> [ENTRIES SUPPLIED]:
<file path="config.mk">
export PLATFORM = sky130hd
export DESIGN_NAME = cordic_vec_sched
export DESIGN_NICKNAME = d
export VERILOG_FILES = /design/src/rtl/cordic_pkg.sv /design/src/rtl/cordic_rr_arb.sv /design/src/rtl/cordic_vec_sched.sv
export SDC_FILE = /design/constraint.sdc
export NUM_CORES = 1
export LEC_CHECK = 0
export ABC_CLOCK_PERIOD_IN_PS = 1900
export BUFFER_PORTS_ARGS = -buffer_cell sky130_fd_sc_hd__clkbuf_2
export CORE_ASPECT_RATIO = 0.6
export CORE_UTILIZATION = 44
export DETAILED_ROUTE_END_ITERATION = 8
export GPL_TIMING_DRIVEN = 0
export PLACE_DENSITY = 0.84
export SLEW_MARGIN = 20
export SYNTH_ARGS = -nofsm -noshare
export SYNTH_HDL_FRONTEND = slang
export SYNTH_SLANG_ARGS = --single-unit
</file>
<file path="constraint.sdc">
create_clock -name clk -period 1.9 [get_ports clk]
set_clock_uncertainty 0.2 [all_clocks]
set_input_delay 0.095 -clock clk [delete_from_list [all_inputs] [get_ports clk]]
set_output_delay 0.095 -clock clk [all_outputs]
set_load 0.02 [all_outputs]
</file>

> [EXERCISE AIM]: Print the lines above from the one with "export ABC_CLOCK_PERIOD_IN_PS = 1900" through the one with "export SYNTH_HDL_FRONTEND = slang", both included, exactly as written and nothing more.

> [REPLY]:
export ABC_CLOCK_PERIOD_IN_PS = 1900
export BUFFER_PORTS_ARGS = -buffer_cell sky130_fd_sc_hd__clkbuf_2
export CORE_ASPECT_RATIO = 0.6
export CORE_UTILIZATION = 44
export DETAILED_ROUTE_END_ITERATION = 8
export GPL_TIMING_DRIVEN = 0
export PLACE_DENSITY = 0.84
export SLEW_MARGIN = 20
export SYNTH_ARGS = -nofsm -noshare
export SYNTH_HDL_FRONTEND = slang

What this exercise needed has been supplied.